Too often people define self-advocacy in narrow terms. They define it in terms of formal groups like People First or Autism Network International. They define it in terms of the ability to use standard language in a specific set of ways. They define it in terms of a specific method of going through the legal system, or other usual channels, to get specific kinds of things done. These are all valid kinds of self-advocacy, but they set people up to believe that only certain kinds of people could ever become self-advocates.

When one inmate in an institution fights back against the staff in defense of another inmate who is being brutalized, this is self-advocacy. I have only seen this happen once. She was brave and heroic in the genuine senses of the words, and she paid the price for trying to protect me.

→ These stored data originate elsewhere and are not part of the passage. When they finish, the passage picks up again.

Context: an optimization exercise on an open-source flow, tuned for small area, a short achievable clock period and few clock cycles. The choices shown serve that exercise and are no tape-out recipe. Where RTL was checked, it was by simulation tests only, not by an equivalence proof against the original. Only the layout flow was run in runs 1 to 3 and 6; the RTL was not checked for function there. No activity file was given, so power comes from the tool's default toggle rates.

`design/flow/design.v`:
```
module instr_decoder (
    input  logic [16-1:0] instruction,
    output logic [3:0]              cls
);
    localparam logic [3:0] C_NOP = 4'd0, C_ADD = 4'd1, C_ADC = 4'd2, C_SUB = 4'd3,
                           C_AND = 4'd4, C_EOR = 4'd5, C_OR  = 4'd6, C_MOV = 4'd7,
                           C_LDI = 4'd8, C_NEG = 4'd9, C_LD  = 4'd10, C_ST = 4'd11;
    always_comb begin
        casez (instruction)
            16'b0000_11??_????_????: cls = C_ADD;
            16'b0001_11??_????_????: cls = C_ADC;
            16'b0001_10??_????_????: cls = C_SUB;
            16'b0010_00??_????_????: cls = C_AND;
            16'b0010_01??_????_????: cls = C_EOR;
            16'b0010_10??_????_????: cls = C_OR;
            16'b0010_11??_????_????: cls = C_MOV;
            16'b1110_????_????_????: cls = C_LDI;
            16'b1001_010?_????_0001: cls = C_NEG;
            16'b1000_000?_????_0000: cls = C_LD;
            16'b1000_001?_????_0000: cls = C_ST;
            default:                 cls = C_NOP;
        endcase
    end
endmodule
module register_file (
    input  logic                       clk,
    input  logic                       clear,
    input  logic [5-1:0] a_addr,
    input  logic [5-1:0] b_addr,
    output logic [8-1:0]     a_data,
    output logic [8-1:0]     b_data,
    output logic [8-1:0]     zl_data,
    output logic [8-1:0]     zh_data,
    input  logic                       wr_en,      
    input  logic [5-1:0] wr_addr,
    input  logic [8-1:0]     wr_data,
    input  logic                       zl_wr,
    input  logic                       zh_wr,
    input  logic [8-1:0]     z_data
);
    logic [2**5-1:0][8-1:0] regs;
    logic [8-1:0] wd, zd;
    assign wd = wr_data & {8{~clear}};
    assign zd = z_data & {8{~clear}};
    always_ff @(posedge clk) begin
        for (int i = 0; i < 30; i++)
            if (clear || (wr_en && wr_addr == i[5-1:0]))
                regs[i] <= wd;
        if (clear || zl_wr)
            regs[30] <= zd;
        if (clear || zh_wr)
            regs[31] <= zd;
    end
    assign a_data  = regs[a_addr];
    assign b_data  = regs[b_addr];
    assign zl_data = regs[30];
    assign zh_data = regs[31];
endmodule
module alu (
    input  logic                   sel_sum,
    input  logic                   sel_and,
    input  logic                   sel_xor,
    input  logic                   sel_or,
    input  logic [8-1:0] x,
    input  logic [8-1:0] y,
    input  logic                   cin,
    output logic [8-1:0] result,
    output logic                   cout
);
    logic [8:0] sum;
    assign sum  = {1'b0, x} + {1'b0, y} + {{8{1'b0}}, cin};
    assign cout = sum[8];
    assign result = ({8{sel_sum}} & sum[8-1:0])
                  | ({8{sel_and}} & (x & y))
                  | ({8{sel_xor}} & (x ^ y))
                  | ({8{sel_or}}  & (x | y));
endmodule
module avr_core (
    input  logic                    clk,
    input  logic                    reset,
    output logic [10-1:0]    program_counter,
    input  logic [16-1:0] instruction,
    output logic [16-1:0]  bus_addr,
    output logic [8-1:0]  bus_wdata,
    input  logic [8-1:0]  bus_rdata,
    output logic                    mem_we,
    output logic                    mem_oe
);
    localparam logic [3:0] C_NOP = 4'd0, C_ADD = 4'd1, C_ADC = 4'd2, C_SUB = 4'd3,
                           C_AND = 4'd4, C_EOR = 4'd5, C_OR  = 4'd6, C_MOV = 4'd7,
                           C_LDI = 4'd8, C_NEG = 4'd9, C_LD  = 4'd10, C_ST = 4'd11;
    logic [3:0]  f_cls;
    logic [3:0]  r_cls;
    logic [11:0] r_raw;
    instr_decoder i_dec (
        .instruction (instruction),
        .cls         (f_cls)
    );
    always_ff @(posedge clk or posedge reset) begin
        if (reset) begin
            program_counter <= '0;
            r_cls           <= C_NOP;
        end else begin
            program_counter <= program_counter + 1'b1;
            r_cls           <= f_cls;
        end
    end
    always_ff @(posedge clk)
        r_raw <= instruction[11:0];
    logic [4:0] a_addr, b_addr;
    logic [7:0] a_data, b_data, zl, zh;
    logic [7:0] a_val, b_val;
    logic [7:0] e_result;
    logic       e_wr, e_ld, e_st, e_cupd;
    logic [4:0] e_rd;
    logic [7:0] e_x, e_y;
    logic       e_sel_sum, e_sel_and, e_sel_xor, e_sel_or;
    logic       e_cin1, e_cinc, e_cinv;
    logic       carry;
    logic       w_wr;
    logic [4:0] w_rd;
    logic [7:0] w_data;
    logic       e_wz;
    assign a_addr = r_raw[8:4];
    assign b_addr = {r_raw[9], r_raw[3:0]};
    register_file i_regs (
        .clk     (clk),
        .clear   (reset),
        .a_addr  (a_addr),
        .b_addr  (b_addr),
        .a_data  (a_data),
        .b_data  (b_data),
        .zl_data (zl),
        .zh_data (zh),
        .wr_en   (w_wr),
        .wr_addr (w_rd),
        .wr_data (w_data),
        .zl_wr   (e_wr && e_rd == 30),
        .zh_wr   (e_wr && e_rd == 31),
        .z_data  (e_result)
    );
    always_comb begin
        if (e_wr && e_rd == a_addr)      a_val = e_result;
        else if (w_wr && w_rd == a_addr) a_val = w_data;
        else                             a_val = a_data;
        if (e_wr && e_rd == b_addr)      b_val = e_result;
        else if (w_wr && w_rd == b_addr) b_val = w_data;
        else                             b_val = b_data;
    end
    logic r_sum_ops, r_zero_x;
    assign r_sum_ops = (r_cls == C_ADD) || (r_cls == C_ADC) || (r_cls == C_SUB) || (r_cls == C_NEG);
    assign r_zero_x  = (r_cls == C_NEG) || (r_cls == C_MOV) || (r_cls == C_LDI);
    always_ff @(posedge clk or posedge reset) begin
        if (reset) begin
            e_wr   <= 1'b0;
            e_ld   <= 1'b0;
            e_st   <= 1'b0;
            e_cupd <= 1'b0;
        end else begin
            e_wr   <= (r_cls != C_NOP) && (r_cls != C_ST);
            e_ld   <= (r_cls == C_LD);
            e_st   <= (r_cls == C_ST);
            e_cupd <= r_sum_ops;
        end
    end
    always_ff @(posedge clk) begin
        e_rd   <= (r_cls == C_LDI) ? {1'b1, r_raw[7:4]} : r_raw[8:4];
        e_wz   <= (r_cls == C_LDI) ? (r_raw[7:5] == 3'b111) : (r_raw[8:5] == 4'b1111);
        e_x    <= r_zero_x ? 8'h00 : a_val;
        case (r_cls)
            C_LDI:   e_y <= {r_raw[11:8], r_raw[3:0]};
            C_SUB:   e_y <= ~b_val;
            C_NEG:   e_y <= ~a_val;
            default: e_y <= b_val;
        endcase
        e_sel_sum <= r_sum_ops;
        e_sel_and <= (r_cls == C_AND);
        e_sel_xor <= (r_cls == C_EOR);
        e_sel_or  <= (r_cls == C_OR) || (r_cls == C_MOV) || (r_cls == C_LDI);
        e_cin1    <= (r_cls == C_SUB) || (r_cls == C_NEG);
        e_cinc    <= (r_cls == C_ADC);
        e_cinv    <= (r_cls == C_SUB) || (r_cls == C_NEG);
    end
    logic [7:0] alu_result;
    logic       alu_cout;
    logic       zh_zero, zl_ok, zwin;
    alu i_alu (
        .sel_sum (e_sel_sum),
        .sel_and (e_sel_and),
        .sel_xor (e_sel_xor),
        .sel_or  (e_sel_or),
        .x       (e_x),
        .y       (e_y),
        .cin     (e_cin1 | (e_cinc & carry)),
        .result  (alu_result),
        .cout    (alu_cout)
    );
    always_ff @(posedge clk or posedge reset) begin
        if (reset) begin
            zh_zero <= 1'b1;
            zl_ok   <= 1'b0;
        end else begin
            if (e_wr && e_rd == 31)
                zh_zero <= (e_result == 8'h00);
            if (e_wr && e_rd == 30)
                zl_ok <= e_result[7] ^ e_result[6];
        end
    end
    assign zwin = zh_zero & zl_ok;
    assign e_result = e_ld ? (bus_rdata & {8{zwin}}) : alu_result;
    always_ff @(posedge clk or posedge reset) begin
        if (reset)
            carry <= 1'b0;
        else if (e_cupd)
            carry <= alu_cout ^ e_cinv;
    end
    assign bus_addr  = {zh, zl};
    assign bus_wdata = e_x;
    assign mem_we    = e_st & zwin;
    assign mem_oe    = e_ld & zwin;
    always_ff @(posedge clk or posedge reset) begin
        if (reset)
            w_wr <= 1'b0;
        else
            w_wr <= e_wr && !e_wz;
    end
    always_ff @(posedge clk) begin
        w_rd   <= e_rd;
        w_data <= e_result;
    end
endmodule
```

When an autistic teen without a standard means of expressive communication suddenly sits down and refuses to do something he’s done day after day, this is self-advocacy. When his initial peaceful methods are ignored in favor of restraining him and violently shoving him into a car so that staff can meet their schedules rather than listen to him, his decision to bite the driver is self-advocacy. I was there in the car with him.

When an autistic person who has been told both overtly and otherwise that she has no future and no personhood reacts by attempting in any way possible to attack the place in which she’s been imprisoned and the people who keep her there, this is self-advocacy. That was me and too many others I knew.

When inmates of institutions (both traditional and those that masquerade as community), including those who are said to have no communication, devise covert means of maintaining communication and friendship in spite of staff’s attempts to stamp it out, this is self-advocacy.

When people generally said to be incapable of communication find ways of making clear what they do and don’t want through means other than words, this is self-advocacy.

When inmates and ‘clients’ devise both small and big ways of sabotaging staff’s attempts to control our lives, this is self-advocacy…

— 

youneedacat (Mel Baggs) http://archive.autistics.org/library/self-advocacy.html

I always cry when reading this essay. It’s so amazing.